With a decrease in saliva, food particles adhere more readily to the teeth and gums. Rinsing with warm water will dislodge the particles. This is especially important if you have difficulty brushing. Rinsing, however, should not be considered a substitute for brushing.
Use of mouth washes may prove irritating to dry tissue because of their high alcohol content. If used, dilute the mouth wash with water.
Wiping with gauze
In some severe cases, it may be impossible for older adults to brush or rinse even with assistance. Wiping teeth and gums with a wet piece of gauze will remove some of the debris from around the teeth and gums. For the mature adult and senior population, some sort of oral hygiene is always better than nothing.
Many mechanical aids have been developed to improve oral hygiene. Some have practical application for the elderly patients and senior population.
Electrical tooth brushes have been shown to be effective in cleaning teeth. The larger handle can be held more easily and the mechanical movement of the brush compensates for those seniors with limited movement.

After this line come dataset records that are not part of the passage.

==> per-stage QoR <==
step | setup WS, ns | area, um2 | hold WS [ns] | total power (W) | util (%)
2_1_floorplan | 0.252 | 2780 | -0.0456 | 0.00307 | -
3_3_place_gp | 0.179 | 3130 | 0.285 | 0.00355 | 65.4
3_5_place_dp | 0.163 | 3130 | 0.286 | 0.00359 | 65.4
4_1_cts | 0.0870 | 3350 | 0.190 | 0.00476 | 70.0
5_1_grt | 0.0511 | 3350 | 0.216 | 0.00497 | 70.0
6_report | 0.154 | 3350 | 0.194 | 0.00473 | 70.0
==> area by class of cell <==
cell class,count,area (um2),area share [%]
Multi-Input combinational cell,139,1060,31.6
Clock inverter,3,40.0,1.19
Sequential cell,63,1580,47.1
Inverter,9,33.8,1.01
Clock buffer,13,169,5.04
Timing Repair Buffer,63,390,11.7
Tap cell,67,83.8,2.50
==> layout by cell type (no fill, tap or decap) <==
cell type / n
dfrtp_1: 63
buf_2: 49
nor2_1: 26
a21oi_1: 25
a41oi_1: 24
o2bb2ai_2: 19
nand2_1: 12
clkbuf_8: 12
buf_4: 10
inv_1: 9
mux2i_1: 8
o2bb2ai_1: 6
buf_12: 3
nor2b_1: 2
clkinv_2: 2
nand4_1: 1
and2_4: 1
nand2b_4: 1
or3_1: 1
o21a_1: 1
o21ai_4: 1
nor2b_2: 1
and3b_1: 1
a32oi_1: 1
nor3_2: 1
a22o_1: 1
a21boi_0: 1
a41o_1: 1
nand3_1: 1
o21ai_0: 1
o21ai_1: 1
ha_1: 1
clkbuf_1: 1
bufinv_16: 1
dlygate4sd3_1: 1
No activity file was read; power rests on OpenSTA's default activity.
**config.mk**
```make
export PLATFORM = sky130hd
export DESIGN_NAME = crc_engine_param
export DESIGN_NICKNAME = d
export VERILOG_FILES = /design/src/rtl/crc_engine_param.sv
export SDC_FILE = /design/constraint.sdc
export NUM_CORES = 1
export LEC_CHECK = 0
export CORE_MARGIN = 2
export CORE_UTILIZATION = 40
export DETAILED_ROUTE_END_ITERATION = 6
export HOLD_SLACK_MARGIN = 0.05
export PLACE_DENSITY_LB_ADDON = 0.25
export SLEW_MARGIN = 5
export SYNTH_ARGS = -nofsm -noshare
export SYNTH_HDL_FRONTEND = slang
export SYNTH_SLANG_ARGS = --single-unit
export TNS_END_PERCENT = 1
```
**constraint.sdc**
```tcl
create_clock -name CLK -period 4.82 [get_ports CLK]
set_input_delay 0.482 -clock CLK [delete_from_list [all_inputs] [get_ports CLK]]
set_output_delay 0.482 -clock CLK [all_outputs]
set_load 0.01 [all_outputs]
```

Water irrigators can be useful in removing particles from between teeth. If you have pockets between your teeth and gums, use a water irrigator with care. Rather than being washed away, food particles can be forced into those pockets and can cause severe irritation.

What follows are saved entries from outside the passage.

==> src/rtl/iterative_alu.sv <==
// rtl/iterative_alu.sv - ALU with single-cycle logic/arith ops and iterative unsigned multiply/divide
// Multiply and divide share the hi_r/lo_r pair as their working registers and as the result.
module iterative_alu #(
  parameter int WIDTH = 32,
  parameter int CNT_W = $clog2(WIDTH) + 1
) (
  input  logic             clk,
  input  logic             rst,
  input  logic             in_valid,
  output logic             in_ready,
  input  logic [WIDTH-1:0] a,
  input  logic [WIDTH-1:0] b,
  input  logic [2:0]       select,
  output logic             out_valid,
  input  logic             out_ready,
  output logic [WIDTH-1:0] y,
  output logic [WIDTH-1:0] hi,
  output logic             zero,
  output logic             dz
);

  localparam logic [2:0] OP_AND  = 3'b000;
  localparam logic [2:0] OP_OR   = 3'b001;
  localparam logic [2:0] OP_ADD  = 3'b010;
  localparam logic [2:0] OP_SUB  = 3'b011;
  localparam logic [2:0] OP_SLT  = 3'b100;
  localparam logic [2:0] OP_XOR  = 3'b101;
  localparam logic [2:0] OP_MULU = 3'b110;
  localparam logic [2:0] OP_DIVU = 3'b111;

  typedef enum logic [1:0] {IDLE, MUL, DIV, DONE} state_t;

  state_t           state;
  state_t           state_next;
  logic [CNT_W-1:0] cnt;
  logic [WIDTH-1:0] b_r;
  logic [WIDTH-1:0] lo_r;
  logic [WIDTH-1:0] hi_r;
  logic             dz_r;

  logic [WIDTH-1:0] quick_y;
  logic [WIDTH:0]   mul_sum;
  logic [WIDTH:0]   div_shift;
  logic [WIDTH:0]   div_diff;
  logic             div_ge;
  logic             last_iter;
  logic             b_is_zero;

  assign b_is_zero = (b == '0);
  assign last_iter = (cnt == CNT_W'(1));

  always_comb begin
    quick_y = '0;
    case (select)
      OP_AND:  quick_y = a & b;
      OP_OR:   quick_y = a | b;
      OP_ADD:  quick_y = a + b;
      OP_SUB:  quick_y = a + ~b + WIDTH'(1);
      OP_SLT:  quick_y = {{(WIDTH-1){1'b0}}, ($signed(a) < $signed(b))};
      OP_XOR:  quick_y = a ^ b;
      default: quick_y = '0;
    endcase
  end

  // lo_r holds the multiplier, shifted out LSB-first while product bits shift in from the top.
  assign mul_sum = {1'b0, hi_r} + (lo_r[0] ? {1'b0, b_r} : '0);

  // Remainder < divisor always holds, so the top bit of the difference is a clean borrow.
  assign div_shift = {hi_r, lo_r[WIDTH-1]};
  assign div_diff  = div_shift - {1'b0, b_r};
  assign div_ge    = ~div_diff[WIDTH];

  always_ff @(posedge clk) begin
    if (rst) state <= IDLE;
    else     state <= state_next;
  end

  always_comb begin
    state_next = state;
    in_ready   = 1'b0;
    out_valid  = 1'b0;
    case (state)
      IDLE: begin
        in_ready = 1'b1;
        if (in_valid) begin
          if (select == OP_MULU)                    state_next = MUL;
          else if (select == OP_DIVU && !b_is_zero) state_next = DIV;
          else                                      state_next = DONE;
        end
      end
      MUL, DIV: begin
        if (last_iter) state_next = DONE;
      end
      DONE: begin
        out_valid = 1'b1;
        if (out_ready) state_next = IDLE;
      end
      default: state_next = IDLE;
    endcase
  end

  always_ff @(posedge clk) begin
    if (rst) begin
      cnt  <= '0;
      b_r  <= '0;
      lo_r <= '0;
      hi_r <= '0;
      dz_r <= 1'b0;
    end else begin
      case (state)
        IDLE: begin
          if (in_valid) begin
            b_r  <= b;
            cnt  <= CNT_W'(WIDTH);
            dz_r <= 1'b0;
            hi_r <= '0;
            if (select == OP_MULU || select == OP_DIVU) begin
              lo_r <= a;
              if (select == OP_DIVU && b_is_zero) begin
                lo_r <= '1;
                hi_r <= a;
                dz_r <= 1'b1;
              end
            end else begin
              lo_r <= quick_y;
            end
          end
        end
        MUL: begin
          hi_r <= mul_sum[WIDTH:1];
          lo_r <= {mul_sum[0], lo_r[WIDTH-1:1]};
          cnt  <= cnt - CNT_W'(1);
        end
        DIV: begin
          hi_r <= div_ge ? div_diff[WIDTH-1:0] : div_shift[WIDTH-1:0];
          lo_r <= {lo_r[WIDTH-2:0], div_ge};
          cnt  <= cnt - CNT_W'(1);
        end
        default: ;
      endcase
    end
  end

  assign y    = lo_r;
  assign hi   = hi_r;
  assign dz   = dz_r;
  assign zero = (lo_r == '0);

endmodule
==> config.mk <==
export PLATFORM = sky130hd
export DESIGN_NAME = iterative_alu
export DESIGN_NICKNAME = d
export VERILOG_FILES = /design/src/rtl/iterative_alu.sv
export SDC_FILE = /design/constraint.sdc
export NUM_CORES = 1
export LEC_CHECK = 0
export CAP_MARGIN = 20
export CORE_MARGIN = 1.5
export CORE_UTILIZATION = 55
export CTS_CLUSTER_DIAMETER = 50
export DETAILED_ROUTE_END_ITERATION = 12
export GPL_ROUTABILITY_DRIVEN = 0
export GPL_TIMING_DRIVEN = 0
export PLACE_DENSITY = 0.79
export REMOVE_ABC_BUFFERS = 1
export SLEW_MARGIN = 20
export SYNTH_ARGS = -nofsm -noshare
export SYNTH_HDL_FRONTEND = slang
export SYNTH_SLANG_ARGS = --single-unit
==> constraint.sdc <==
create_clock -name clk -period 9.9 [get_ports clk]
set_input_delay 2.475 -clock clk [delete_from_list [all_inputs] [get_ports clk]]
set_output_delay 2.475 -clock clk [all_outputs]
set_load 0.02 [all_outputs]
==> impl_metrics.csv <==
group,metric,value,unit
status,status,"finished, final reports clean",
detailed_routing,avgViaCountPerCell,6.822,
cts,clk_pin_slew,90,ps
die,die_h,164.5,um
global_routing,grt-ovfl-total,0,
cts,ctsResizeCount,0,
global_routing,antenna_found_initial,3,
timing,max_clock_freq,162.5,MHz
detailed_routing,wl_per_cell,21.32,um
place,dp_worst_setup_slack,3288,ps
die,rows,58,
yosys,avgSynthCellArea,6.949,um2
yosys,synth.top_cell.area_share,15.00,%
timing,worst_slew_pin_slew,930.0,ps
die,io_pins,139,
flow_run,maxCapViolCount,0,
place,place_inst,2414,
detailed_routing,dr.pass1.iters,6,
global_routing,grt_start_max_net_pins,63,
critical_path,endpoint_kind,"flip-flop",
timing,maxSlewHeadroom,37.19,%
die,dieArea,0.02706,mm2
die,initial_core_util,56.47,%
pwr,powerDensity,257.0,mW/mm2
final_layout,final_nets,2342,
pwr,p_leak,6.888,nW
cts,cts_inserted_buffers,9,
global_routing,grt_pass1_wl,80.30,mm
cts,clkSinkCount,105,
yosys,syn_area,0.01434,mm2
timing,final-setup-viol-count,0,
timing,period_share,62.17,%
cts,clk_path_buf_depth,2,
final_layout,synthToLayoutAreaGrowth,13.64,%
cts,cts_setup_buffers,0,
timing,whs,470.6,ps
timing,drv_slew,0,
critical_path,cp_max_fo,20,
pwr,ir_drop,0.2984,mV
detailed_routing,dr_total_vias,16591,
die,dieWidth,164.5,um
worst_hold_path,hp-class,"reg -> reg",
timing,fin_setup_tns,0,ps
pwr,p_comb_share,72.6,%
yosys,yosysSeqAreaShare,14.66,%
place,hpwl,38.62,mm
cts,cts_hold_buffers,0,
yosys,synthDistinctLibCells,81,
detailed_routing,wirelength,51.86,mm
final_layout,layout.cells.non_filler,2432,
global_routing,grt_pass1_vias,15066,
place,io_buffers,138,
timing,layout_setup_ws,3745,ps
pwr,p_int,2.016,mW
final_layout,drive_gt1_share,4.286,%
cts,cts_tree,"yes",
timing,hold_viol,0,
critical_path,worstSetupStartpointType,"input pin",
yosys,synth_edf_count,0,
die,coreArea,0.02540,mm2
pwr,switchingPower,2.174,mW
cts,clk_latency,380,ps
pwr,p_clk_share,10.0,%
yosys,synth_ff_type,"dfxtp_1",
yosys,yosys_warnings,0,
global_routing,track_usage,37.38,%
timing,fin_worst_skew,17.42,ps
cts,ctsRootBufferMaster,"clkbuf_16",
yosys,ys_seq_elements,105,
critical_path,path_class,"in -> reg",
pwr,seqPwrFrac,17.5,%
yosys,syn_inst,2064,
pwr,finalPower,4.190,mW
cts,cts_htree_levels,3,
final_layout,final_common_cell,"a21oi_1",
critical_path,cp.arrival,6410,ps
pwr,swShare,51.89,%
timing,rsz0062_at_grt,"false",
timing,fin_crit,6155,ps
yosys,synth_async_sr_flop_share,0,%
final_layout,final_cell_mix,"a21oi_1 (273), nand2_1 (186), ha_1 (169), inv_1 (159), nor2_1 (158)",
critical_path,critPathRequiredTime,10160,ps
detailed_routing,drtAntennaViolNets,0,
yosys,synth_area_leader_cell,"ha_1",
yosys,yosys-top-cells-area,"ha_1 (15%), dfxtp_1 (15%), a21oi_1 (9.5%)",
detailed_routing,drt_iter0_drc,2230,
detailed_routing,drc,0,
==> worst max-delay path, cell delays in order <==
cell	delay (ps)
clkdlybuf4s50_1	610
nor4_1	340
nand2_1	180
nor4_1	730
and3_2	680
nor2b_2	610
buf_6	250
a221o_1	160
a21oi_1	40
a2111oi_0	330
==> Yosys cell counts, types with 23 or more instances <==
cell type and n:
a21o_1 46, a21oi_1 273, a22oi_1 49, a31oi_1 24, and2_1 40, clkbuf_1 114
dfxtp_1 105, ha_1 172, inv_1 159, nand2_1 186, nand3_1 51, nand4_1 24
nor2_1 160, nor3_1 46, nor4_1 29, o211ai_1 24, o21ai_0 109, o21bai_1 23
xnor2_1 56
==> per-stage QoR <==
step,util [%],cell area (um2)
CTS,64.17,16300
global route,64.15,16290
floorplan,-,13820
finish,64.17,16300
global placement,61.46,15610
detailed placement,62.91,15980
==> registers in the layout, summed over array words and instances, names as in the netlist <==
signal,cells
hi,32
b_r,32
cnt,6
y,32
dz,1
state,2
==> cells by family (layout without fill, tap and decap cells) <==
family | count (synthesis) | in the layout | synth area share (%)
compound gates | 743 | 743 | 33.44
xor+xnor | 68 | 68 | 4.152
fa+ha+maj | 176 | 176 | 15.56
buf+inv | 295 | 331 | 7.825
flops | 105 | 105 | 14.66
mux | 37 | 37 | 2.765
other cells | 0 | 2 | 0
simple gates | 640 | 640 | 21.60
==> final cells by class <==
cell class                 count  area [um2]
inverter                     159       596.8
multi-input combinational   1664       11180
fill                        2285        9100
clock inverter                 7       95.09
tap                          330       412.9
antenna                        2       5.005
sequential                   105        2103
timing repair buffer         156        1684
clock buffer                   9       225.2
==> power by group through the flow <==
stage | Sequential, mW | Clock, mW | Combinational [mW]
detailed placement | 0.733 | 0 | 2.96
floorplan | 0.765 | 0 | 2.00
CTS | 0.723 | 0.413 | 2.98
finish | 0.731 | 0.418 | 3.04
global route | 0.745 | 0.428 | 3.29
global placement | 0.729 | 0 | 2.85
==> path summary, 6_finish.rpt <==
kind	start	endpoint	slack (ps)	cells past startpoint
max	b[31]	hi[11]	3740	10
min	dz	dz	470	2
max reg2reg	y[31]	hi[24]	5430	13
min reg2reg	dz	dz	470	2
==> metal layers <==
layer	part of all wire [%]	global-route usage, %	vias up	wire length, um
met5	0.052	0	-	27
met4	6.5	21.38	4	3391
met3	11	6.379	234	5810
met2	43	58.00	1106	22060
met1	40	48.81	7681	20570
li1	-	-	7566	-
Note: power is estimated with default switching activity, not from simulation.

Interdental cleaners are handles with small changeable brushes. They allow for cleaning between teeth. This is especially helpful when the gums have receded, creating large spaces between the teeth.
Oral lubricants can ease some of the problems created by a dry mouth. Glycerine, flavored with a few drops of lemon, can provide a lubricating effect. This will ease the irritation caused by dentures rubbing on the underlying tissue or dry cheeks rubbing on the denture teeth. Several prescription medications are available that can stimulate the production of saliva or act as a saliva substitute which proven effective to control caries in adult patient population.
Denture care is necessary because wearing dentures does not mean that good oral hygiene can be neglected. If you wear dentures, they should be removed after eating and rinsed with warm water. The mouth should also be thoroughly rinsed.
Dentures accumulate calculus like the teeth they replaced. Dentures should be scrubbed with a stiff brush and cream to remove these deposits. Commercial denture cleaning solutions by themselves will not adequately clean dentures.
Do-it-yourself denture liners should be avoided. They become rough and irritating and harbor bacteria and food debris. Such liners are difficult to keep clean.
It is important to visit a dentist who is experienced in senior dental care, every couple of years to evaluate your dentures for the need of either relining your existing dentures or making new ones.
For more detailed information on any of the dental aids or cleaning procedures, consult your dentist. Dentists can help establish a routine to provide you with the most efficient means of cleaning your teeth and gums.